HEADQUARTERS CHIEF OF CAVALRY, MILITARY DIVISION OF THE MISSISSIPPI,
Nashville, Tennessee, November 26, 1863.
Chief of Cavalry Bureau, Washington, D. C.:
SIR: Upon my assignment to duty as chief of cavalry in the Military Division of the Mississippi, I inspected the corrals in this city containing the horses sent here for issue to the cavalry of the Department of the Cumberland. I found many of them totally unfit for service from defects so manifest as to compel the conviction that purchasing quartermasters and inspectors are guilty of a fraud upon the Government, which would be consummated by permitting such animals to be issued. Many of them were over fifteen years old, some blind, and some badly spavined. Nothing but uniform failure could be anticipated from cavalry mounted on such animals. I reported the facts to Quartermaster-General Meigs, and took Assistant Quartermaster Donaldson through the corrals, that he might see for himself. Many of the horses were ordered condemned at once, and efforts are being made to ascertain by whom they were purchased. It has been suggested that each inspector be required to brand a private mark on the hoof of every horse he passes, a fac-simile of this mark to be sent to the headquarters of the department for which the horses were purchased. In addition to this, permit me to suggest that all inspectors shall be required to give bond in sums sufficient to make them responsible for any amount to which they might have it in their power to cover their frauds upon the Government. Then every horse passed by them and unfit for service by reason of manifest defects of long standing shall be charged back to the inspector, with all expenses named added.

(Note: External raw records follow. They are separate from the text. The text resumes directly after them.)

File: src/rtl/core/mipz_queue.sv
// Small output queue that decouples result items from the sink's stalls.
// Depends on mipz_pkg.
module mipz_queue (
    input  logic                           aclk,
    input  logic                           aresetn,
    input  logic                           push,
    input  mipz_pkg::out_t                 push_data,
    input  logic                           pop,
    output logic                           out_vld,
    output mipz_pkg::out_t                 out_data,
    output logic [mipz_pkg::Q_CNT_W-1:0]   count
);
    import mipz_pkg::*;

    out_t               slot_reg [Q_DEPTH];
    logic [Q_PTR_W-1:0] wr_ptr_reg, wr_ptr_next;
    logic [Q_PTR_W-1:0] rd_ptr_reg, rd_ptr_next;
    logic [Q_CNT_W-1:0] cnt_reg, cnt_next;
    logic               pop_ok;

    always_comb begin
        pop_ok      = pop && (cnt_reg != '0);
        wr_ptr_next = wr_ptr_reg + Q_PTR_W'(push);
        rd_ptr_next = rd_ptr_reg + Q_PTR_W'(pop_ok);
        cnt_next    = cnt_reg + Q_CNT_W'(push) - Q_CNT_W'(pop_ok);
    end

    always_ff @(posedge aclk) begin
        if (!aresetn) begin
            wr_ptr_reg <= '0;
            rd_ptr_reg <= '0;
            cnt_reg    <= '0;
        end else begin
            wr_ptr_reg <= wr_ptr_next;
            rd_ptr_reg <= rd_ptr_next;
            cnt_reg    <= cnt_next;
        end
    end

    always_ff @(posedge aclk) begin
        if (push) begin
            slot_reg[wr_ptr_reg] <= push_data;
        end
    end

    assign out_vld  = (cnt_reg != '0);
    assign out_data = slot_reg[rd_ptr_reg];
    assign count    = cnt_reg;

endmodule
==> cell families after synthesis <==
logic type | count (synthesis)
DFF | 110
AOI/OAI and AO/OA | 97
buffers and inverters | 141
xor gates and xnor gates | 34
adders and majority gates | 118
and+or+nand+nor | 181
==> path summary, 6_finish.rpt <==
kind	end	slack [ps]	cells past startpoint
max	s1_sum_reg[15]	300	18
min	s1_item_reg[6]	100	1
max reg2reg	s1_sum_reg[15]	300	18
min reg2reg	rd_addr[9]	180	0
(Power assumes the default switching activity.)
[src/hw/rtl/i2cms_pkg.sv]
// types and constants shared by the i2c master status sequencer
package i2cms_pkg;

    typedef enum logic [1:0] {
        FUNC_LOAD   = 2'd0,
        FUNC_START  = 2'd1,
        FUNC_STATUS = 2'd2,
        FUNC_READ   = 2'd3
    } t_func;

    typedef enum logic [2:0] {
        CMD_NONE     = 3'd0,
        CMD_START    = 3'd1,
        CMD_ACK      = 3'd2,
        CMD_NACK     = 3'd3,
        CMD_STOP     = 3'd4,
        CMD_STOP_CLR = 3'd5
    } t_cmd;

    typedef enum logic [1:0] {
        OUT_IDLE = 2'd0,
        OUT_BUSY = 2'd1,
        OUT_OK   = 2'd2,
        OUT_FAIL = 2'd3
    } t_outcome;

    // bus status codes of the shift unit
    localparam logic [7:0] ST_BUS_ERROR    = 8'h00;
    localparam logic [7:0] ST_START        = 8'h08;
    localparam logic [7:0] ST_RESTART      = 8'h10;
    localparam logic [7:0] ST_MT_SLA_ACK   = 8'h18;
    localparam logic [7:0] ST_MT_SLA_NACK  = 8'h20;
    localparam logic [7:0] ST_MT_DATA_ACK  = 8'h28;
    localparam logic [7:0] ST_MT_DATA_NACK = 8'h30;
    localparam logic [7:0] ST_ARB_LOST     = 8'h38;
    localparam logic [7:0] ST_MR_SLA_ACK   = 8'h40;
    localparam logic [7:0] ST_MR_SLA_NACK  = 8'h48;
    localparam logic [7:0] ST_MR_DATA_ACK  = 8'h50;
    localparam logic [7:0] ST_MR_DATA_NACK = 8'h58;
    localparam logic [7:0] ST_SLAVE_FIRST  = 8'h60;
    localparam logic [7:0] ST_SLAVE_LAST   = 8'hC8;
    localparam logic [7:0] ST_NO_INFO      = 8'hF8;

    localparam logic [4:0] POS_MAX = 5'd31;

    typedef struct packed {
        t_func       func;
        logic [3:0]  buf_index;
        logic [7:0]  byte_value;
        logic [6:0]  slave_addr;
        logic        read_not_write;
        logic [4:0]  byte_count;
        logic        repeat_start;
        logic [7:0]  status_code;
        logic [7:0]  rx_byte;
    } t_item;

    typedef struct packed {
        t_cmd        bus_command;
        logic        tx_valid;
        logic [7:0]  tx_byte;
        t_outcome    transfer_status;
        logic        ready_res;
        logic [7:0]  read_byte;
        logic        refused;
    } t_result;

    typedef struct packed {
        logic        idle_flag;
        logic        repeat_pending;
        logic [4:0]  byte_pos;
        logic [6:0]  act_addr;
        logic        act_read;
        logic [4:0]  act_count;
        logic        act_repeat;
        t_outcome    outcome;
    } t_state;

    localparam t_state STATE_RESET = '{
        idle_flag:      1'b1,
        repeat_pending: 1'b0,
        byte_pos:       5'd0,
        act_addr:       7'd0,
        act_read:       1'b0,
        act_count:      5'd0,
        act_repeat:     1'b0,
        outcome:        OUT_IDLE
    };

    // buffer write request
    typedef struct packed {
        logic        en;
        logic [4:0]  addr;
        logic [7:0]  data;
    } t_buf_wr;

    // buffer read answer
    typedef struct packed {
        logic [7:0]  data;
        logic        ok;
    } t_rd;

endpackage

Some such system as the one roughly sketched above will have to be adopted before such horses, and such only, are purchased for the cavalry service as are in every way fitted for it.
It is sufficiently difficult to compel volunteers to take care of good horses; those manifestly unfit for service in the beginning they will kill as soon as possible.
Very respectfully, your obedient servant,
W. SOOY SMITH,
Brigadier-General, Chief of Cav., Mil. Div. of the Miss.
CUMBERLAND GAP, November 26, 1863-10.30 a.m.
Another of my couriers from General Burnside has just got in Tazewell from a house in the mountains where he lay concealed last night. He learned from the family that the rebels when they had crossed the mountain went toward Rogersville. This indicates rather a want of confidence in Longstreet's success or a fear of movement on salt-works. His dispatches from General Burnside are on the way to me.